=== Work task ===
Your answer should be the lines below from the one holding "a211oi | 1 | 1" through the one holding "xor2 | 2 | 2", copied exactly and with nothing else.

Stored data entries:
BEGIN

[src/core/sre_read_engine.sv]
// Two-wire serial memory read engine with address counter
// Function
// Address counter holds last accessed location plus one until power loss.
// Controller opens current-address read: START, matching address, direction 1.
// On valid read address, acknowledge on ninth clock, then send byte.
// Counter increments by one after each byte sent.
// Controller ends single read: no acknowledge on clock 18, then STOP.
// STOP closing a read returns the engine to standby.
// Controller acknowledge on clock 18 makes engine send next byte.
// Engine keeps sending bytes while each one is acknowledged.
// Counter wraps from highest address to address zero.
// Controller ends sequential read by withholding acknowledge, then STOP.
// Dummy write: address byte with direction 0 is acknowledged.
// Word address of dummy write is acknowledged and loaded into counter.
// Controller then sends new START and a current-address read.
// START after dummy write abandons programming and runs the new command.
// Accept address only if class code and chip-select bits match.
// Word address arrives as two acknowledged bytes.
// Counter is thirteen bits; upper word-address bits ignored.
// Sample on clock rise, change output data after clock fall.
// Send bytes MSB first; release data line during controller acknowledge.
`timescale 1ns/100ps
module sre_read_engine (
  input wire logic i_clk,
  input wire logic i_reset,
  input wire logic i_scl,
  input wire logic i_sda_in,
  input wire logic i_chip_select_bit_two,
  input wire logic i_chip_select_bit_one,
  input wire logic i_chip_select_bit_zero,
  input wire logic i_wr_bump,
  input wire logic i_mem_valid,
  input wire logic [sre_pkg::DATA_W-1:0] i_mem_data,
  output logic o_sda_out,
  output logic o_sda_oe,
  output logic o_mem_req,
  output logic [sre_pkg::ADDR_W-1:0] o_mem_addr,
  output logic o_mem_ready,
  output logic [sre_pkg::ADDR_W-1:0] o_addr_counter,
  output logic o_standby
);

  // ==========================================================
  // Declarations
  sre_pkg::sre_state_e state_r, state_nxt;
  logic [3:0] bit_cnt_r, bit_cnt_nxt;
  logic [sre_pkg::DATA_W-1:0] shreg_r, shreg_nxt;
  logic [sre_pkg::HI_ADDR_W-1:0] hi_r, hi_nxt;
  logic [sre_pkg::ADDR_W-1:0] addr_r, addr_nxt;
  logic sda_oe_r, sda_oe_nxt;
  logic sda_out_r;
  logic mack_r, mack_nxt;
  logic req_r, req_nxt;
  logic standby_r, standby_nxt;
  logic scl_r, sda_r;
  logic scl_rise, scl_fall;
  logic start_det, stop_det;
  logic addr_load, addr_inc;
  logic [sre_pkg::ADDR_W-1:0] load_val;
  logic pop;
  logic flush;
  logic dev_match;
  logic [sre_pkg::DATA_W-1:0] next_byte;

  sre_fifo_if #(.W(sre_pkg::DATA_W)) fifo_bus ();

  sre_fifo #(
    .W(sre_pkg::DATA_W),
    .DEPTH(sre_pkg::FIFO_DEPTH)
  ) u_fifo (
    .i_clk(i_clk),
    .i_reset(i_reset),
    .f(fifo_bus.fifo)
  );

  // ==========================================================
  // FIFO hookup: memory answers fill, shifter drains
  assign fifo_bus.wr_valid = i_mem_valid;
  assign fifo_bus.wr_data = i_mem_data;
  assign fifo_bus.rd_ready = pop;
  assign fifo_bus.flush = flush;
  assign next_byte = fifo_bus.rd_valid ? fifo_bus.rd_data
                                       : sre_pkg::EMPTY_FILL;

  // ==========================================================
  // Bus condition detection
  assign scl_rise = i_scl & ~scl_r;
  assign scl_fall = ~i_scl & scl_r;
  assign start_det = i_scl & scl_r & sda_r & ~i_sda_in;
  assign stop_det = i_scl & scl_r & ~sda_r & i_sda_in;

  // Class code and chip-select comparison
  assign dev_match = (shreg_r[7:4] == sre_pkg::CLASS_CODE) &&
                     (shreg_r[3:1] == {i_chip_select_bit_two,
                                       i_chip_select_bit_one,
                                       i_chip_select_bit_zero});

  // ==========================================================
  // Protocol next state
  always_comb begin
    state_nxt = state_r;
    bit_cnt_nxt = bit_cnt_r;
    shreg_nxt = shreg_r;
    hi_nxt = hi_r;
    sda_oe_nxt = sda_oe_r;
    mack_nxt = mack_r;
    req_nxt = 1'b0;
    addr_load = 1'b0;
    addr_inc = 1'b0;
    load_val = addr_r;
    pop = 1'b0;
    flush = 1'b0;
    if (stop_det) begin
      state_nxt = sre_pkg::ST_IDLE;
      sda_oe_nxt = 1'b0;
    end else if (start_det) begin
      state_nxt = sre_pkg::ST_DEVADDR;
      bit_cnt_nxt = sre_pkg::BIT_ZERO;
      sda_oe_nxt = 1'b0;
      flush = 1'b1;
    end else begin
      case (state_r)
        sre_pkg::ST_DEVADDR, sre_pkg::ST_WHI, sre_pkg::ST_WLO: begin
          if (scl_rise && bit_cnt_r < sre_pkg::BIT_LAST) begin
            shreg_nxt = sre_pkg::sre_shift_in(shreg_r, i_sda_in);
            bit_cnt_nxt = bit_cnt_r + 4'h1;
          end else if (scl_fall && bit_cnt_r == sre_pkg::BIT_LAST) begin
            bit_cnt_nxt = sre_pkg::BIT_ZERO;
            if (state_r == sre_pkg::ST_DEVADDR) begin
              if (!dev_match) begin
                state_nxt = sre_pkg::ST_IDLE;
              end else if (shreg_r[0]) begin
                sda_oe_nxt = 1'b1;
                req_nxt = 1'b1;
                state_nxt = sre_pkg::ST_DEV_ACK_RD;
              end else begin
                sda_oe_nxt = 1'b1;
                state_nxt = sre_pkg::ST_DEV_ACK_WR;
              end
            end else if (state_r == sre_pkg::ST_WHI) begin
              hi_nxt = shreg_r[sre_pkg::HI_ADDR_W-1:0];
              sda_oe_nxt = 1'b1;
              state_nxt = sre_pkg::ST_WHI_ACK;
            end else begin
              addr_load = 1'b1;
              load_val = {hi_r, shreg_r};
              sda_oe_nxt = 1'b1;
              state_nxt = sre_pkg::ST_WLO_ACK;
            end
          end
        end
        sre_pkg::ST_DEV_ACK_WR: begin
          if (scl_fall) begin
            sda_oe_nxt = 1'b0;
            state_nxt = sre_pkg::ST_WHI;
          end
        end
        sre_pkg::ST_WHI_ACK: begin
          if (scl_fall) begin
            sda_oe_nxt = 1'b0;
            state_nxt = sre_pkg::ST_WLO;
          end
        end
        sre_pkg::ST_WLO_ACK: begin
          if (scl_fall) begin
            sda_oe_nxt = 1'b0;
            state_nxt = sre_pkg::ST_HOLD;
          end
        end
        sre_pkg::ST_DEV_ACK_RD: begin
          if (scl_fall) begin
            pop = fifo_bus.rd_valid;
            shreg_nxt = next_byte;
            sda_oe_nxt = ~next_byte[7];
            bit_cnt_nxt = sre_pkg::BIT_FIRST;
            state_nxt = sre_pkg::ST_TX;
          end
        end
        sre_pkg::ST_TX: begin
          if (scl_fall) begin
            if (bit_cnt_r < sre_pkg::BIT_LAST) begin
              sda_oe_nxt = ~shreg_r[6];
              shreg_nxt = {shreg_r[6:0], 1'b0};
              bit_cnt_nxt = bit_cnt_r + 4'h1;
            end else begin
              sda_oe_nxt = 1'b0;
              addr_inc = 1'b1;
              req_nxt = 1'b1;
              mack_nxt = 1'b1;
              state_nxt = sre_pkg::ST_MACK;
            end
          end
        end
        sre_pkg::ST_MACK: begin
          if (scl_rise) begin
            mack_nxt = i_sda_in;
          end else if (scl_fall) begin
            pop = fifo_bus.rd_valid;
            if (!mack_r) begin
              shreg_nxt = next_byte;
              sda_oe_nxt = ~next_byte[7];
              bit_cnt_nxt = sre_pkg::BIT_FIRST;
              state_nxt = sre_pkg::ST_TX;
            end else begin
              state_nxt = sre_pkg::ST_HOLD;
            end
          end
        end
        sre_pkg::ST_IDLE, sre_pkg::ST_HOLD: begin
          sda_oe_nxt = 1'b0;
        end
        default: begin
          state_nxt = sre_pkg::ST_IDLE;
          sda_oe_nxt = 1'b0;
        end
      endcase
    end
    // Counter wraps naturally at thirteen bits
    if (addr_load) begin
      addr_nxt = load_val;
    end else begin
      addr_nxt = addr_r + sre_pkg::ADDR_W'(addr_inc)
                        + sre_pkg::ADDR_W'(i_wr_bump);
    end
    standby_nxt = (state_nxt == sre_pkg::ST_IDLE);
  end

  always_ff @(posedge i_clk) begin
    if (i_reset) begin
      state_r <= sre_pkg::ST_IDLE;
      bit_cnt_r <= sre_pkg::BIT_ZERO;
      shreg_r <= sre_pkg::SHREG_RST;
      hi_r <= '0;
      addr_r <= sre_pkg::ADDR_RST;
      sda_oe_r <= 1'b0;
      sda_out_r <= 1'b0;
      mack_r <= 1'b1;
      req_r <= 1'b0;
      standby_r <= 1'b1;
      scl_r <= 1'b1;
      sda_r <= 1'b1;
    end else begin
      state_r <= state_nxt;
      bit_cnt_r <= bit_cnt_nxt;
      shreg_r <= shreg_nxt;
      hi_r <= hi_nxt;
      addr_r <= addr_nxt;
      sda_oe_r <= sda_oe_nxt;
      sda_out_r <= 1'b0;
      mack_r <= mack_nxt;
      req_r <= req_nxt;
      standby_r <= standby_nxt;
      scl_r <= i_scl;
      sda_r <= i_sda_in;
    end
  end

  // ==========================================================
  // Outputs
  assign o_sda_out = sda_out_r;
  assign o_sda_oe = sda_oe_r;
  assign o_mem_req = req_r;
  assign o_mem_addr = addr_r;
  assign o_mem_ready = fifo_bus.wr_ready;
  assign o_addr_counter = addr_r;
  assign o_standby = standby_r;

endmodule : sre_read_engine
## config.mk

```make
export PLATFORM = sky130hd
export DESIGN_NAME = irk_key_decoder
export DESIGN_NICKNAME = d
export VERILOG_FILES = /design/src/irk_pkg.sv /design/src/irk_bit_rx.sv /design/src/irk_key_decoder.sv
export SDC_FILE = /design/constraint.sdc
export NUM_CORES = 1
export LEC_CHECK = 0
export ABC_AREA = 1
export BUFFER_PORTS_ARGS = -buffer_cell sky130_fd_sc_hd__buf_4
export CAP_MARGIN = 10
export CORE_AREA = 2 2 162 164
export CTS_CLUSTER_DIAMETER = 40
export DETAILED_ROUTE_END_ITERATION = 7
export DIE_AREA = 0 0 164 166
export GPL_TIMING_DRIVEN = 1
export PLACE_DENSITY = 0.78
export SYNTH_ARGS = -nofsm -noshare
export SYNTH_HDL_FRONTEND = slang
export SYNTH_HIERARCHICAL = 1
export SYNTH_SLANG_ARGS = --single-unit
```

## constraint.sdc

```tcl
create_clock -name clk -period 2.8 [get_ports clk]
set_clock_uncertainty 0.1 [all_clocks]
set_input_delay 0.7 -clock clk [delete_from_list [all_inputs] [get_ports clk]]
set_output_delay 0.7 -clock clk [all_outputs]
set_load 0.01 [all_outputs]
```
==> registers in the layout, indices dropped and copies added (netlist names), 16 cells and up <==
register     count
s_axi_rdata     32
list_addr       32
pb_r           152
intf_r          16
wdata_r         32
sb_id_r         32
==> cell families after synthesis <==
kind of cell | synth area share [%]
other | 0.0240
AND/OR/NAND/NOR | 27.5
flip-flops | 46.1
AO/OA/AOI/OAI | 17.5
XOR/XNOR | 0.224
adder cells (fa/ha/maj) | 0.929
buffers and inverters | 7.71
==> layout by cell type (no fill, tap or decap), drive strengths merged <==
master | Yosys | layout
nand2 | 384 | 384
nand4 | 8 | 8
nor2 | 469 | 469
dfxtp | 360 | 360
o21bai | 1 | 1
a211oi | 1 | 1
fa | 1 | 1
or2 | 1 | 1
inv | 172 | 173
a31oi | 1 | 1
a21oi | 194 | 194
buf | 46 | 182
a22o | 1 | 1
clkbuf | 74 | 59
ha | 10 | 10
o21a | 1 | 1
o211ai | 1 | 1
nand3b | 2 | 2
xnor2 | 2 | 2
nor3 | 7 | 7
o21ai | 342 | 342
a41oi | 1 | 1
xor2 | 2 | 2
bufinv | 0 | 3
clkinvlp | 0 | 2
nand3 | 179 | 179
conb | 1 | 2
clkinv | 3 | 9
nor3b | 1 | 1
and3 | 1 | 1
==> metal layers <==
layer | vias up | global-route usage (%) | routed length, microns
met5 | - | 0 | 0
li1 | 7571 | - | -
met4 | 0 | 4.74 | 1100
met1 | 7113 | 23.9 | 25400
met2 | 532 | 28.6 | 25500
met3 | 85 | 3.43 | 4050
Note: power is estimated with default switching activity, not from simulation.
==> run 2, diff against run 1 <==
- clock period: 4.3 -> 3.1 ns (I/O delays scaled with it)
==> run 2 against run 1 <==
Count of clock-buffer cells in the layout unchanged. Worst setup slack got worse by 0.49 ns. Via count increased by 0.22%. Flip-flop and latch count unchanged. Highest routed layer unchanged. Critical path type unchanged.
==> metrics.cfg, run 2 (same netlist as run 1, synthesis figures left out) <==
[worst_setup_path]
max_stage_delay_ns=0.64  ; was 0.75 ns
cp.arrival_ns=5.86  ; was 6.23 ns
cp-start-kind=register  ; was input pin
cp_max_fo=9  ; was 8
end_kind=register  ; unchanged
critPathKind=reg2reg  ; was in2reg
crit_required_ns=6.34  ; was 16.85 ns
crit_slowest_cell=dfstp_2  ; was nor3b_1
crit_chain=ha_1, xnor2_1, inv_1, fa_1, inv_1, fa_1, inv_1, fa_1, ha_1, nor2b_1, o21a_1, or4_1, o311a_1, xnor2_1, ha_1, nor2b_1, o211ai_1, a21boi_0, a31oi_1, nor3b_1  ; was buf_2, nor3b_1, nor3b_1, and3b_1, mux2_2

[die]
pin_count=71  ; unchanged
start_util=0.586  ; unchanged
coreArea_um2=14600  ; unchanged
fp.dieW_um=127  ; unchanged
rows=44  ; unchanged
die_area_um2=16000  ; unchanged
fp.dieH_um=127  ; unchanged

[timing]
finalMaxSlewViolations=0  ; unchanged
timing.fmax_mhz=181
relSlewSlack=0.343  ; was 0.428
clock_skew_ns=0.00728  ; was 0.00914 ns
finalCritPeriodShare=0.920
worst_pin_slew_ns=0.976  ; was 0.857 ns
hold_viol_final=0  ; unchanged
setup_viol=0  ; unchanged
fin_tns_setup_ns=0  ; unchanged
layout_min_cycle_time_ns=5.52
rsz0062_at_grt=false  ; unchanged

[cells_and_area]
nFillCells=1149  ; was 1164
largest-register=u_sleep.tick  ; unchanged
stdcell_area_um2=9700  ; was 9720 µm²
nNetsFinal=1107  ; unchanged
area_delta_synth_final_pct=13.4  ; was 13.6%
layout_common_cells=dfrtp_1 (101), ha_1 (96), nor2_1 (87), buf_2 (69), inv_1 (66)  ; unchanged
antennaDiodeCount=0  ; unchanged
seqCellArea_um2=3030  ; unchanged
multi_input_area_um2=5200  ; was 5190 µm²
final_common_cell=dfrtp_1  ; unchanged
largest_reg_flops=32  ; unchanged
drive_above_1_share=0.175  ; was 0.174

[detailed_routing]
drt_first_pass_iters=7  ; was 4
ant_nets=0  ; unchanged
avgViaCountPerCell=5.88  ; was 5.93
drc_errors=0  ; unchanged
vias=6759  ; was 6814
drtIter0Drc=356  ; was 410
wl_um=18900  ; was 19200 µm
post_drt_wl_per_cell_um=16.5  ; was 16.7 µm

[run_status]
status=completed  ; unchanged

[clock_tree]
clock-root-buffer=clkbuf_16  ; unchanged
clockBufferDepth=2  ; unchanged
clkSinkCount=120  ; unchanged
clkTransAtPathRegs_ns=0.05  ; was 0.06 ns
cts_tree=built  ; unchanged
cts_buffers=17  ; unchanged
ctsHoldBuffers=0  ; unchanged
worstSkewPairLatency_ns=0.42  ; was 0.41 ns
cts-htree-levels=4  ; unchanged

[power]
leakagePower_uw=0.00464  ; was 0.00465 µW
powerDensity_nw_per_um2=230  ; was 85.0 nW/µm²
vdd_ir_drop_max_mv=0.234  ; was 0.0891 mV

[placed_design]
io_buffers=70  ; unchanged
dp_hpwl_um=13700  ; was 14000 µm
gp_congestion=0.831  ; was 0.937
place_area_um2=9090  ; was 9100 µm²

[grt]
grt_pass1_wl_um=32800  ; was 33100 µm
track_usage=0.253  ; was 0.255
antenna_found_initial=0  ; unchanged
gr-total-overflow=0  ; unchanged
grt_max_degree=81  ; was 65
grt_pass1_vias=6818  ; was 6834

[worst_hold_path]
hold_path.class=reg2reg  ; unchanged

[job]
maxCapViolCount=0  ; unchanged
**config.mk**
```make
export PLATFORM = sky130hd
export DESIGN_NAME = lps_sequencer
export DESIGN_NICKNAME = d
export VERILOG_FILES = /design/src/lps_sequencer.v
export VERILOG_INCLUDE_DIRS = /design/src
export SDC_FILE = /design/constraint.sdc
export NUM_CORES = 1
export LEC_CHECK = 0
export BUFFER_PORTS_ARGS = -buffer_cell sky130_fd_sc_hd__buf_2
export CORE_MARGIN = 2
export CORE_UTILIZATION = 48
export DETAILED_ROUTE_END_ITERATION = 12
export PLACE_DENSITY = 0.76
export SYNTH_ARGS = -nofsm -noshare
export SYNTH_HDL_FRONTEND = slang
export SYNTH_SLANG_ARGS = --single-unit
```
**constraint.sdc**
```tcl
create_clock -name sys_clk -period 2.7 [get_ports sys_clk]
set_input_delay 0.54 -clock sys_clk [delete_from_list [all_inputs] [get_ports sys_clk]]
set_output_delay 0.54 -clock sys_clk [all_outputs]
set_load 0.03 [all_outputs]
```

END

=== Solution for this task ===
a211oi | 1 | 1
fa | 1 | 1
or2 | 1 | 1
inv | 172 | 173
a31oi | 1 | 1
a21oi | 194 | 194
buf | 46 | 182
a22o | 1 | 1
clkbuf | 74 | 59
ha | 10 | 10
o21a | 1 | 1
o211ai | 1 | 1
nand3b | 2 | 2
xnor2 | 2 | 2
nor3 | 7 | 7
o21ai | 342 | 342
a41oi | 1 | 1
xor2 | 2 | 2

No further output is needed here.